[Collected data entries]
------------------------------

===== config.mk =====
export PLATFORM = sky130hd
export DESIGN_NAME = div_gen
export DESIGN_NICKNAME = d
export VERILOG_FILES = /design/src/rtl/div_gen.sv
export SDC_FILE = /design/constraint.sdc
export NUM_CORES = 1
export LEC_CHECK = 0
export CAP_MARGIN = 10
export CELL_PAD_IN_SITES_DETAIL_PLACEMENT = 1
export CELL_PAD_IN_SITES_GLOBAL_PLACEMENT = 1
export CORE_AREA = 2 2 203 205
export CTS_CLUSTER_DIAMETER = 60
export DETAILED_ROUTE_END_ITERATION = 10
export DIE_AREA = 0 0 205 207
export PLACE_DENSITY = 0.7
export SLEW_MARGIN = 20
export SYNTH_ARGS = -nofsm -noshare
export SYNTH_HDL_FRONTEND = slang
export SYNTH_SLANG_ARGS = --single-unit

===== constraint.sdc =====
create_clock -name CLK -period 2.8 [get_ports CLK]
set_clock_uncertainty 0.2 [all_clocks]
set_input_delay 0.56 -clock CLK [delete_from_list [all_inputs] [get_ports CLK]]
set_output_delay 0.56 -clock CLK [all_outputs]
set_load 0.05 [all_outputs]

------------------------------

— Work request —
Take each record above and return it verbatim.

— Answer space —
===== config.mk =====
export PLATFORM = sky130hd
export DESIGN_NAME = div_gen
export DESIGN_NICKNAME = d
export VERILOG_FILES = /design/src/rtl/div_gen.sv
export SDC_FILE = /design/constraint.sdc
export NUM_CORES = 1
export LEC_CHECK = 0
export CAP_MARGIN = 10
export CELL_PAD_IN_SITES_DETAIL_PLACEMENT = 1
export CELL_PAD_IN_SITES_GLOBAL_PLACEMENT = 1
export CORE_AREA = 2 2 203 205
export CTS_CLUSTER_DIAMETER = 60
export DETAILED_ROUTE_END_ITERATION = 10
export DIE_AREA = 0 0 205 207
export PLACE_DENSITY = 0.7
export SLEW_MARGIN = 20
export SYNTH_ARGS = -nofsm -noshare
export SYNTH_HDL_FRONTEND = slang
export SYNTH_SLANG_ARGS = --single-unit

===== constraint.sdc =====
create_clock -name CLK -period 2.8 [get_ports CLK]
set_clock_uncertainty 0.2 [all_clocks]
set_input_delay 0.56 -clock CLK [delete_from_list [all_inputs] [get_ports CLK]]
set_output_delay 0.56 -clock CLK [all_outputs]
set_load 0.05 [all_outputs]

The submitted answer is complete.